李白本人在《春夜宴从弟桃花园序》中如此盖章定论:“群季俊秀,皆为惠连;吾人歌咏,独惭康乐”,颇为心向往之。

他甚至对陈郡谢氏整个家族都好感度max,写了一大堆的诗文夸夸夸。

镇西将军谢尚是“登舟望秋月,空忆谢将军”,太傅谢安是“但用东山谢安石,为君谈笑静胡沙”,还写了好多的《东山吟》《忆东山》来思念对方。

还有李白的白月光小谢,谢脁,也就是“一生低首谢宣城”的那位谢宣城。

李白更是给他写了好多东西,什么“蓬莱文章建安骨,中间小谢又清发”,什么“解道澄江静如练,令人长忆谢玄晖”,还有什么“谁念北楼上,临风怀谢公”。
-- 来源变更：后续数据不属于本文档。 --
From an optimization exercise on the open Yosys and OpenROAD flow, aimed at small area, a short achievable clock period and few clock cycles per item; shortcuts taken in it are not production practice. Function was checked by simulation only, so behaviour that the tests miss may differ from the original.

==> flow/design.v <==
module DT(
	input			clk,
	input			reset,
	output	reg		done,
	output	reg		sti_rd,
	output	reg	[9:0]	sti_addr,
	input		[15:0]	sti_di,
	output	reg		res_wr,
	output	reg		res_rd,
	output	reg	[13:0]	res_addr,
	output		[7:0]	res_do,
	input		[7:0]	res_di,
	output	reg		fw_finish
	);
localparam [3:0] S_INIT  = 4'd0,
                 S_FDEC  = 4'd1,
                 S_FRA   = 4'd2,
                 S_FRB   = 4'd3,
                 S_FW    = 4'd4,
                 S_FEND  = 4'd5,
                 S_BFIND = 4'd6,
                 S_BGO   = 4'd7,
                 S_BRU   = 4'd8,
                 S_BRV   = 4'd9,
                 S_BRL   = 4'd10,
                 S_BRF   = 4'd11,
                 S_BWN   = 4'd12,
                 S_DONE  = 4'd13;
function [5:0] min6;
	input [5:0] x, y;
	min6 = (x < y) ? x : y;
endfunction
function [3:0] lsb16;
	input [15:0] v;
	integer i;
	begin
		lsb16 = 4'd0;
		for (i = 15; i >= 0; i = i - 1)
			if (v[i]) lsb16 = i[3:0];
	end
endfunction
reg [3:0] st;
reg [5:0] do_r;
reg [5:0] a, b, m;	 
reg [3:0] k;		 
reg wv;			 
reg adj;		 
reg nc;			 
assign res_do = {2'b00, do_r};
wire [5:0] di = res_di[5:0];
wire x = sti_di[~k];
wire [15:0] masked = sti_di & (16'hFFFF << k);
wire [3:0] f = lsb16(masked);
reg [13:0] abase, aoff;
wire [13:0] anext = abase + aoff;
always @(*) begin
	abase = res_addr;
	aoff = 14'd1;
	case (st)
	S_FDEC: aoff = (!x || do_r == 6'd0) ? 14'd1 : (wv ? -14'd126 : -14'd128);
	S_FRA, S_FRB: aoff = 14'd1;
	S_FW: aoff = 14'd127;
	S_BGO: begin
		abase = {sti_addr, ~k};
		aoff = !adj ? 14'd0 : (wv ? 14'd127 : 14'd129);
	end
	S_BRU, S_BRV: aoff = -14'd1;
	S_BRL: aoff = -14'd127;
	default: aoff = 14'd126;
	endcase
end
wire [5:0] t1 = min6(m, do_r) + 6'd1;
always @(posedge clk or negedge reset) begin
	if (!reset) begin
		st <= S_INIT;
		done <= 1'b0;
		fw_finish <= 1'b0;
		sti_rd <= 1'b0;
		sti_addr <= 10'd0;
		res_wr <= 1'b0;
		res_rd <= 1'b0;
		res_addr <= 14'd16383;
		k <= 4'd0;
		wv <= 1'b0;
		adj <= 1'b0;
		nc <= 1'b0;
	end else begin
		sti_rd <= 1'b0;
		case (st)
		S_INIT: begin
			sti_rd <= 1'b1;
			st <= S_FDEC;
		end
		S_FDEC: begin
			res_addr <= anext;
			if (!x || do_r == 6'd0) begin
				res_wr <= 1'b1;
				res_rd <= 1'b0;
				wv <= 1'b0;
				k <= k + 4'd1;
				if (k == 4'd15) begin
					sti_rd <= 1'b1;
					sti_addr <= sti_addr + 10'd1;
				end
				if (res_addr == 14'd16382) st <= S_FEND;
			end else begin
				res_wr <= 1'b0;
				res_rd <= 1'b1;
				st <= wv ? S_FW : S_FRA;
			end
		end
		S_FRA: begin
			res_addr <= anext;
			st <= S_FRB;
		end
		S_FRB: begin
			res_addr <= anext;
			st <= S_FW;
		end
		S_FW: begin
			res_addr <= anext;
			res_wr <= 1'b1;
			res_rd <= 1'b0;
			wv <= 1'b1;
			k <= k + 4'd1;
			if (k == 4'd15) begin
				sti_rd <= 1'b1;
				sti_addr <= sti_addr + 10'd1;
			end
			st <= S_FDEC;
		end
		S_FEND: begin
			res_wr <= 1'b0;
			fw_finish <= 1'b1;
			sti_rd <= 1'b1;
			sti_addr <= 10'd1015;
			k <= 4'd0;
			adj <= 1'b0;
			wv <= 1'b0;
			st <= S_BFIND;
		end
		S_BFIND: begin
			res_wr <= 1'b0;
			res_rd <= 1'b0;
			if (masked == 16'd0) begin
				if (sti_addr == 10'd8) begin
					done <= 1'b1;
					st <= S_DONE;
				end else begin
					sti_rd <= 1'b1;
					sti_addr <= sti_addr - 10'd1;
					k <= 4'd0;
					adj <= 1'b0;
				end
			end else begin
				k <= f;
				adj <= adj && (f == k);
				st <= S_BGO;
			end
		end
		S_BGO: begin
			res_addr <= anext;
			if (!adj) begin
				res_wr <= 1'b1;
				wv <= 1'b0;
				adj <= 1'b1;
				k <= k + 4'd1;
				if (k == 4'd15) begin
					sti_rd <= 1'b1;
					sti_addr <= sti_addr - 10'd1;
				end
				st <= S_BFIND;
			end else begin
				res_rd <= 1'b1;
				st <= wv ? S_BRL : S_BRU;
			end
		end
		S_BRU: begin
			res_addr <= anext;
			st <= S_BRV;
		end
		S_BRV: begin
			res_addr <= anext;
			st <= S_BRL;
		end
		S_BRL: begin
			res_addr <= anext;
			wv <= 1'b1;
			nc <= (k != 4'd15) && sti_di[k + 4'd1];
			st <= S_BRF;
		end
		S_BRF: begin
			if (di > t1) begin
				res_wr <= 1'b1;
				res_rd <= 1'b0;
				st <= S_BWN;
			end else if (nc) begin
				res_addr <= res_addr + 14'd126;
				k <= k + 4'd1;
				st <= S_BRL;
			end else begin
				res_rd <= 1'b0;
				k <= k + 4'd1;
				if (k == 4'd15) begin
					sti_rd <= 1'b1;
					sti_addr <= sti_addr - 10'd1;
				end
				st <= S_BFIND;
			end
		end
		S_BWN: begin
			res_wr <= 1'b0;
			if (nc) begin
				res_rd <= 1'b1;
				res_addr <= res_addr + 14'd126;
				k <= k + 4'd1;
				st <= S_BRL;
			end else begin
				k <= k + 4'd1;
				if (k == 4'd15) begin
					sti_rd <= 1'b1;
					sti_addr <= sti_addr - 10'd1;
				end
				st <= S_BFIND;
			end
		end
		S_DONE: begin
			res_wr <= 1'b0;
			res_rd <= 1'b0;
		end
		default: st <= S_INIT;
		endcase
	end
end
always @(posedge clk) begin
	case (st)
	S_INIT: do_r <= 6'd0;
	S_FDEC: begin
		if (!x || do_r == 6'd0) do_r <= {5'd0, x};
		else if (wv) a <= min6(min6(a, b), do_r);
	end
	S_FRA: a <= di;
	S_FRB: begin
		b <= di;
		a <= min6(min6(a, do_r), di);
	end
	S_FW: begin
		do_r <= min6(a, di) + 6'd1;
		a <= b;
		b <= di;
	end
	S_BGO: begin
		if (!adj) do_r <= 6'd1;
		else if (wv) m <= min6(a, b);
	end
	S_BRU: a <= di;
	S_BRV: begin
		b <= di;
		m <= min6(a, di);
	end
	S_BRL: begin
		m <= min6(m, di);
		a <= b;
		b <= di;
	end
	S_BRF: begin
		do_r <= min6(di, t1);
		if (!(di > t1) && nc) m <= min6(a, b);
	end
	S_BWN: begin
		if (nc) m <= min6(a, b);
	end
	default: ;
	endcase
end
endmodule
反正就是啥美好的词汇都往谢脁身上套,偏心到了极致,怕是谢脁本人都不知道自己可以这么风华绝代。

李清照这么一想,觉得李白运气确实不错。

在本位面,陈郡谢氏的谢安、谢尚等各位前辈都已经去世了,而李白最喜欢的谢脁这时候还没出生。

至少没有一波全部得罪光!

谢惠连又问了几句,得不到回答,终于生气起来,忿忿一跺脚:“幼安,把他绑回去吧,我们慢慢审问他!”

他们已经出来得够久了,还是回到船上比较安全,辛弃疾客客气气地握着剑,请李白上船。

哈,你说那位一起来的高适?

场中有这个人吗,对不起,他们不认识!

高适眼睁睁看着众人拉着李白绝尘而去,而自己却停留在原地,吃了满嘴飞扬的灰尘:“……”

好特么气啊!

高适这时也看出来了,这群人几乎都是老弱病幼,压根不是什么叛军,但要他拉下脸来道歉,他也做不到,只能气冲冲地提剑跟在后面。

辛弃疾把李白请到甲板上坐好,谢惠连等人冷笑着围过来,神情冷峻,抱起手臂,准备给他来点酷刑!

“去吧,小北极熊!”

一只雪白的毛绒绒小熊忽而从船舱里跳出来,轻盈一跃,直接蹦到了李白身上,伸出爪子,开始了惨无人道的酷刑折磨。

没错,那就是挠——痒——痒——

李白一开始还能坚持,但小北极熊有着极其敏捷的尾巴,和一团灵活且无孔不入的毛毛,在他身上到处乱蹭乱跳,爪爪更是像棉花糖一样,不时地这里挠一下,那里挠一下。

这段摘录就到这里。